> [INSTRUCTIONS TO FOLLOW]
Using the data below, return all lines in which "assign" appears.

___ RECORDS PROVIDED ___

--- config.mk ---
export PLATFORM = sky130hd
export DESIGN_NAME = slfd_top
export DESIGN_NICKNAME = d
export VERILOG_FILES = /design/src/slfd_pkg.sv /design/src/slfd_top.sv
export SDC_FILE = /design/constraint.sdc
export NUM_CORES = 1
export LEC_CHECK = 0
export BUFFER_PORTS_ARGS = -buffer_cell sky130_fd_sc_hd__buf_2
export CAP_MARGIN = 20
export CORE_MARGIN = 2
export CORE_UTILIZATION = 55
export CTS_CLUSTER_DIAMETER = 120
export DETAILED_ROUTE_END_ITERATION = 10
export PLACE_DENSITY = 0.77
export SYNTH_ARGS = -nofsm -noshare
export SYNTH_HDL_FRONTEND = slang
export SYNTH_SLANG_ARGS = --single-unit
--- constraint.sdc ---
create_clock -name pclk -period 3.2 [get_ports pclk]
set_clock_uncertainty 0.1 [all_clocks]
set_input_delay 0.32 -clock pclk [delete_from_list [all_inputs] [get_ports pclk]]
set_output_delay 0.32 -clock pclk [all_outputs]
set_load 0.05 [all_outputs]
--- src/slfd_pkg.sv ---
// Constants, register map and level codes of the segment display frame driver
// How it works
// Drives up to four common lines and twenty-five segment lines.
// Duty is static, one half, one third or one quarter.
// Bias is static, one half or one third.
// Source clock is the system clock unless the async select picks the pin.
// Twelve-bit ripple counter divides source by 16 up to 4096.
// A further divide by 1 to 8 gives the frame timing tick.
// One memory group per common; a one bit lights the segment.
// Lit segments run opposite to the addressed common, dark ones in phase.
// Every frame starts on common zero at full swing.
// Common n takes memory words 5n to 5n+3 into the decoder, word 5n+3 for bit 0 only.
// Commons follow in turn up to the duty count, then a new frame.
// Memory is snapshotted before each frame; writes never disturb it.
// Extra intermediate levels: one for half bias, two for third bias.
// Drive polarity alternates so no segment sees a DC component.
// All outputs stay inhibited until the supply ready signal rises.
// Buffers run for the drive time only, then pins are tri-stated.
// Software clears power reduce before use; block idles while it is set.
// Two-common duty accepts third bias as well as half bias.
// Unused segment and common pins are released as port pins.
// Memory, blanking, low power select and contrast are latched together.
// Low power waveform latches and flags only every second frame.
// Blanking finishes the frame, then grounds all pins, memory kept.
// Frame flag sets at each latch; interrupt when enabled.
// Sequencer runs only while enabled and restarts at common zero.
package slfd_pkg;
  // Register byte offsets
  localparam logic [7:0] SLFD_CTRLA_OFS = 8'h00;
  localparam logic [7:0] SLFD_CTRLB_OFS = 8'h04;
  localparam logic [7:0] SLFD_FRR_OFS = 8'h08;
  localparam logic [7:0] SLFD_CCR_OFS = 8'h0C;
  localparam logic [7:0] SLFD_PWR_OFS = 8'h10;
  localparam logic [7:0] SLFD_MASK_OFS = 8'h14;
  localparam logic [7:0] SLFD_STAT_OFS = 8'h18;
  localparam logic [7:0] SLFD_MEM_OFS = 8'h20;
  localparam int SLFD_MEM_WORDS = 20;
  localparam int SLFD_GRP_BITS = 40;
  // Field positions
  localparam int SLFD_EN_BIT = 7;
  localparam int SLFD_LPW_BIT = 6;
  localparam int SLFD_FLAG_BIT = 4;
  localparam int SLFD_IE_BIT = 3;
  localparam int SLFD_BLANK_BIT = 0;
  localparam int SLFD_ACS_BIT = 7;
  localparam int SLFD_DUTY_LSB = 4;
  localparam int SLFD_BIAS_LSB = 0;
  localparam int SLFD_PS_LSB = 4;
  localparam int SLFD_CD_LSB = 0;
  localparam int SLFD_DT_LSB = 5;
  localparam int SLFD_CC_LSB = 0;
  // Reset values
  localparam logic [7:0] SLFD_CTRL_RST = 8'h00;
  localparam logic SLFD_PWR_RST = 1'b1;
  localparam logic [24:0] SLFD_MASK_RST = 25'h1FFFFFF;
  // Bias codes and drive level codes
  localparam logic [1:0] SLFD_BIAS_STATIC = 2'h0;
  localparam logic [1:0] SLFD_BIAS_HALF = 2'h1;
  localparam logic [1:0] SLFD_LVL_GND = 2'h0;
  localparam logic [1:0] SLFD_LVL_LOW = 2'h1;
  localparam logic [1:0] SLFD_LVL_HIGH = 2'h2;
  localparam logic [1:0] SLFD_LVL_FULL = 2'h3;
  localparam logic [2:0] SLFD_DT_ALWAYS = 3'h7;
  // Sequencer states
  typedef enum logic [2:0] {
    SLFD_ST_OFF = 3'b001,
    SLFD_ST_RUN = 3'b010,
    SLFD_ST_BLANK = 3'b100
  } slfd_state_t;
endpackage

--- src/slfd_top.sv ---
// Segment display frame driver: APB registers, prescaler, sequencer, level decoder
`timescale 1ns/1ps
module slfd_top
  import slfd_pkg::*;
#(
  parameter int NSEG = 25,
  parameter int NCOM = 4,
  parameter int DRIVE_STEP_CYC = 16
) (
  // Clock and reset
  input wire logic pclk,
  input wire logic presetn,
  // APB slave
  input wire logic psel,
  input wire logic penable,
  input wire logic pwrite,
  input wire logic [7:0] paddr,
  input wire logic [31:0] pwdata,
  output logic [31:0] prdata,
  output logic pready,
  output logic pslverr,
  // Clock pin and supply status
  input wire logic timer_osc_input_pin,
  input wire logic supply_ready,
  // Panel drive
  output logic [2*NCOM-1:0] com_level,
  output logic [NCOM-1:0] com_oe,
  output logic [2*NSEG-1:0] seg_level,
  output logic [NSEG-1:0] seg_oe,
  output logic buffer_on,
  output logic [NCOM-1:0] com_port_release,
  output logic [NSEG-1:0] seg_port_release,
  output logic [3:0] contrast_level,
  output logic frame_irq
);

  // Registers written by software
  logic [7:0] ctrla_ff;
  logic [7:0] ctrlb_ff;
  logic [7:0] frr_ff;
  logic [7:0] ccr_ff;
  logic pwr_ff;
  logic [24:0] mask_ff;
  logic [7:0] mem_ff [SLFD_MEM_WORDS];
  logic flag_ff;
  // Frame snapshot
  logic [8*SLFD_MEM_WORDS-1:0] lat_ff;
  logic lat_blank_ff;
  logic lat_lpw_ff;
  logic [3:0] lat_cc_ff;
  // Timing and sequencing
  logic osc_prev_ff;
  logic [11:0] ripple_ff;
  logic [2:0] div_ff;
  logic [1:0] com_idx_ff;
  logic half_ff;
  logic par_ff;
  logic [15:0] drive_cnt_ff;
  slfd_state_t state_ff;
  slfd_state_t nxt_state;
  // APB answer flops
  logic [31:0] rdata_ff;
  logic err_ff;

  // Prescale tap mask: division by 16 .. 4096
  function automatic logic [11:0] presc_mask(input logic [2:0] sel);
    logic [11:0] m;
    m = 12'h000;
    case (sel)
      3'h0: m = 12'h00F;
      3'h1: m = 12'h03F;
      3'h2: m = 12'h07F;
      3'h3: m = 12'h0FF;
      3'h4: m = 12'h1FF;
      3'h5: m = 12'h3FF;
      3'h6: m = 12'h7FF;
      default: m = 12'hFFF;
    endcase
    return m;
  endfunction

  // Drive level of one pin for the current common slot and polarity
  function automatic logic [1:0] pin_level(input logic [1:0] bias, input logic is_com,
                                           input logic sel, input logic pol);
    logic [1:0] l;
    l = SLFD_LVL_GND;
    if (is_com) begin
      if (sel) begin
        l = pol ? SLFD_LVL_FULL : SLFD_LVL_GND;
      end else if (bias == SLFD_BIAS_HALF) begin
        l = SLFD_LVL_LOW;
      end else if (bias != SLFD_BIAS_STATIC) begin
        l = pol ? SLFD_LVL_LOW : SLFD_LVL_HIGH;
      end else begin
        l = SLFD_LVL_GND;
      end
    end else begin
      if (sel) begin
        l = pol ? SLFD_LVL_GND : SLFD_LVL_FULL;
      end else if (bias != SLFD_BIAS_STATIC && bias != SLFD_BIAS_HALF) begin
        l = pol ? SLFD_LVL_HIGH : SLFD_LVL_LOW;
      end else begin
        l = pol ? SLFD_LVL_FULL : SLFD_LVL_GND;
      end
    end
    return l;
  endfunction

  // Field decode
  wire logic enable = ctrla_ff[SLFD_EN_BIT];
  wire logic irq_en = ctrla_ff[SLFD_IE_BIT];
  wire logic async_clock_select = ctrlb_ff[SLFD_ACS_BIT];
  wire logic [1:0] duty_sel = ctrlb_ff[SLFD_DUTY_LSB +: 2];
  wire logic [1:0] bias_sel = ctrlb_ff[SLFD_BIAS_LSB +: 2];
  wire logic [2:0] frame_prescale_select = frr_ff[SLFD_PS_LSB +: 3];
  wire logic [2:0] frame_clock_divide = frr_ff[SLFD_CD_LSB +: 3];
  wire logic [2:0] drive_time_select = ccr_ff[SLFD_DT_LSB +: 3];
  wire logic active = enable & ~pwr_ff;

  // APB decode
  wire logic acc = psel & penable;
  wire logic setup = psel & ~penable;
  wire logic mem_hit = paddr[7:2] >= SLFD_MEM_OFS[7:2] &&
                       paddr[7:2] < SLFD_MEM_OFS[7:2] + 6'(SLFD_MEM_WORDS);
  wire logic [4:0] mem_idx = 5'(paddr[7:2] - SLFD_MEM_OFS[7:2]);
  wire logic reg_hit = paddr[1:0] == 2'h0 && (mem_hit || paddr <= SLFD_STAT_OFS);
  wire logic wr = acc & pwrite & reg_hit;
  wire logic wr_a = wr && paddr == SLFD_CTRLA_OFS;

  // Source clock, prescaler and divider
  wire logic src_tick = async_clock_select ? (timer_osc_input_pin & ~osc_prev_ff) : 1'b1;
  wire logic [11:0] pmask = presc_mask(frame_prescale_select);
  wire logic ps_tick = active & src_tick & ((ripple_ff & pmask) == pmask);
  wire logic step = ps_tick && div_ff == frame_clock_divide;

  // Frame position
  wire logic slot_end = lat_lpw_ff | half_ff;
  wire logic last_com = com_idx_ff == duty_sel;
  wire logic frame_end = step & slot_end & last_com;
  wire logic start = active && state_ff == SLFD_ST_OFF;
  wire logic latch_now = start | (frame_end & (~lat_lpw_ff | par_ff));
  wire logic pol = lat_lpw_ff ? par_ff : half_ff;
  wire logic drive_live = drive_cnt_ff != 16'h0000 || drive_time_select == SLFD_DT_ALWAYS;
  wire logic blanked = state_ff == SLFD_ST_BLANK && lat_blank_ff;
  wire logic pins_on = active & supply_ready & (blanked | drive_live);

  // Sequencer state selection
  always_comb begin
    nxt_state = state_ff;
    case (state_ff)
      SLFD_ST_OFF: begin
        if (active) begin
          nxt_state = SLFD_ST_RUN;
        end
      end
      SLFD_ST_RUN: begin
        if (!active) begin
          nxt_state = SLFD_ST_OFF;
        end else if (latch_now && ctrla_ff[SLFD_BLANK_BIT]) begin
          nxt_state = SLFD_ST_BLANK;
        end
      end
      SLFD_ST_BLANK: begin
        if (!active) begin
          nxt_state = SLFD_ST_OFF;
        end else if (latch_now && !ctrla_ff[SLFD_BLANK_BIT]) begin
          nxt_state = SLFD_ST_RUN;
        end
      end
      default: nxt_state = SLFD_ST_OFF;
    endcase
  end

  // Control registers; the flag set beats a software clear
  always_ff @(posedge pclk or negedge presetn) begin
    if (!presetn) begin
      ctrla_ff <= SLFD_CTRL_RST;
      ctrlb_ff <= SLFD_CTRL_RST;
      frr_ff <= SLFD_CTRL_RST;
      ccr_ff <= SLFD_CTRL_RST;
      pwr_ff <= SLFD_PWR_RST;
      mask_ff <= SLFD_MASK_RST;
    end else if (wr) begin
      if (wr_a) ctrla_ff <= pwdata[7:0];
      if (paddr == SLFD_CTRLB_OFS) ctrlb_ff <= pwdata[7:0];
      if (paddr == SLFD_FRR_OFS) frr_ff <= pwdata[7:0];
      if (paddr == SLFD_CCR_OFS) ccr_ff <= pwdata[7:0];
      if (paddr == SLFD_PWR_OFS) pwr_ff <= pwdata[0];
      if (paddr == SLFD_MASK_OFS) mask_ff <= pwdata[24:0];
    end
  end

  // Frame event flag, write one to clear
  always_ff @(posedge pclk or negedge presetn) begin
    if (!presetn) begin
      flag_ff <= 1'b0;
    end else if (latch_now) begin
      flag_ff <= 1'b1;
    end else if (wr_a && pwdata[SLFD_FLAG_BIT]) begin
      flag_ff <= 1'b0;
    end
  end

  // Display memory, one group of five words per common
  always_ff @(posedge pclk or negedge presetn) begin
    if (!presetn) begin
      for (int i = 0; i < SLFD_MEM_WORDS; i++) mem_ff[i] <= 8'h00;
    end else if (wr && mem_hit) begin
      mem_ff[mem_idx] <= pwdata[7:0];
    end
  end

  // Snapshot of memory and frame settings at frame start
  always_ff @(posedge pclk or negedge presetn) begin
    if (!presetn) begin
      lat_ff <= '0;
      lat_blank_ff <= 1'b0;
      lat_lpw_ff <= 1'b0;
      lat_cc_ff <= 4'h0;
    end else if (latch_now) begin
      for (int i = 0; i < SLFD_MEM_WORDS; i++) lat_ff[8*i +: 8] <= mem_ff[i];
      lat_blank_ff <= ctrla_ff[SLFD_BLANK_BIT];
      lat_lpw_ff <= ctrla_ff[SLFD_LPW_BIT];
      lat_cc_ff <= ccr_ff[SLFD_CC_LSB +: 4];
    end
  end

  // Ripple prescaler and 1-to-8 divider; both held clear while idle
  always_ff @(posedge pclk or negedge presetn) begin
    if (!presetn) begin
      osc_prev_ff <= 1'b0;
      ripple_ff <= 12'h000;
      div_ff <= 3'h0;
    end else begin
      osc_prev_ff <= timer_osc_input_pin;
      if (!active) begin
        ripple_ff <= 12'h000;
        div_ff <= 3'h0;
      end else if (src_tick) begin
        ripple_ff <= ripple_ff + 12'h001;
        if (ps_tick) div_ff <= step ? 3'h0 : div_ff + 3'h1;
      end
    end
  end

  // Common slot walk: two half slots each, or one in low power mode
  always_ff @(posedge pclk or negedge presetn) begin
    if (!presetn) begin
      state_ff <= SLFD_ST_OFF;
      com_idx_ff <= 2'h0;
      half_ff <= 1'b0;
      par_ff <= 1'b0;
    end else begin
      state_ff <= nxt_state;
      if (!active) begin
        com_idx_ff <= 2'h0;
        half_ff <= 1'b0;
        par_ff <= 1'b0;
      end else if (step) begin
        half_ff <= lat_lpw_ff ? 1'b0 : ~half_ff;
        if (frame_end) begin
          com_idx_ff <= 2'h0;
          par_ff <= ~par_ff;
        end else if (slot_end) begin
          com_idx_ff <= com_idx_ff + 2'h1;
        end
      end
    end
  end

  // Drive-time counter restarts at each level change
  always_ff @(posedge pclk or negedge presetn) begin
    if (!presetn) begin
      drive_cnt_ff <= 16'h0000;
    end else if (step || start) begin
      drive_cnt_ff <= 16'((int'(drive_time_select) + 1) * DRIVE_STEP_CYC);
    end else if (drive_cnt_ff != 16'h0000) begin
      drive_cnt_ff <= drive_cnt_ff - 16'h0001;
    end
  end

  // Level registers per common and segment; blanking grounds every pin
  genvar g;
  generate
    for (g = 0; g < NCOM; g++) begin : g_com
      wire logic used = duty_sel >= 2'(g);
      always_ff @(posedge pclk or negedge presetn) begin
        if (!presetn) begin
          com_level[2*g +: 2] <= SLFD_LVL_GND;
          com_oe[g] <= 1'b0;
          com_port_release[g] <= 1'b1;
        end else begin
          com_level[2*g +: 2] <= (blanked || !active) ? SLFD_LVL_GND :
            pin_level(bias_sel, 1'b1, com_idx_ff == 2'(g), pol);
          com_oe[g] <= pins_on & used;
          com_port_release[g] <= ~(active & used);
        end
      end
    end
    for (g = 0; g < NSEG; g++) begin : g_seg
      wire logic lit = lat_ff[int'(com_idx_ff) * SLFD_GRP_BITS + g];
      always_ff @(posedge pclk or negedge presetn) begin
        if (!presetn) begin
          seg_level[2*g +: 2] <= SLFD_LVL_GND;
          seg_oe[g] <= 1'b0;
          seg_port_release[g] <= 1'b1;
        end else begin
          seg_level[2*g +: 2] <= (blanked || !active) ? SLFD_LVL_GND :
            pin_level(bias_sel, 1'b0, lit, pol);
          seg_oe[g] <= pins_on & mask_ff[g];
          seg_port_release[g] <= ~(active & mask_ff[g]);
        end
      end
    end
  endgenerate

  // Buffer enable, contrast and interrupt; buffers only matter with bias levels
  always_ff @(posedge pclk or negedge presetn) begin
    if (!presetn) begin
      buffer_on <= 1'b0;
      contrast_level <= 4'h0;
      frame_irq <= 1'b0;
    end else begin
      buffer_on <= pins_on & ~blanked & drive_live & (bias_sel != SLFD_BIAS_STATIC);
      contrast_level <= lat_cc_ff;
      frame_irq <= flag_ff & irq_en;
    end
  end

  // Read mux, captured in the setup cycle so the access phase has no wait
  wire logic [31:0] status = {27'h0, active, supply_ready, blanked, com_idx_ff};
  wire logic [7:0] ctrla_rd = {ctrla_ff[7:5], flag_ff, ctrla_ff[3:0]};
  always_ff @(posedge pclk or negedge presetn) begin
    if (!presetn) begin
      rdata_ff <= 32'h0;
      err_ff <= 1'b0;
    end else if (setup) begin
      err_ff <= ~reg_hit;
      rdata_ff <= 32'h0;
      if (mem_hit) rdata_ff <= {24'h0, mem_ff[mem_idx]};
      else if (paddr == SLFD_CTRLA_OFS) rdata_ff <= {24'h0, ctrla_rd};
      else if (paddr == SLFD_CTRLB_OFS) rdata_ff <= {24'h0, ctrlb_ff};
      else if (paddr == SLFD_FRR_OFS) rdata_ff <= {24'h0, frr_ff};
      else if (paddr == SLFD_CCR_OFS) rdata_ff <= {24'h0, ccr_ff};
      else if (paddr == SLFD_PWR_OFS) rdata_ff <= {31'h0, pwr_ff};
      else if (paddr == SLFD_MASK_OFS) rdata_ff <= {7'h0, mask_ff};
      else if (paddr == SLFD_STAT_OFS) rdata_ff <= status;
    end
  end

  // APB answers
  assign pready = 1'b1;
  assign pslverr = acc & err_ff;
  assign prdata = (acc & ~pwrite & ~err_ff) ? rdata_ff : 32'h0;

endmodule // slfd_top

___

> [EXERCISE RESULT]
  assign pready = 1'b1;
  assign pslverr = acc & err_ff;
  assign prdata = (acc & ~pwrite & ~err_ff) ? rdata_ff : 32'h0;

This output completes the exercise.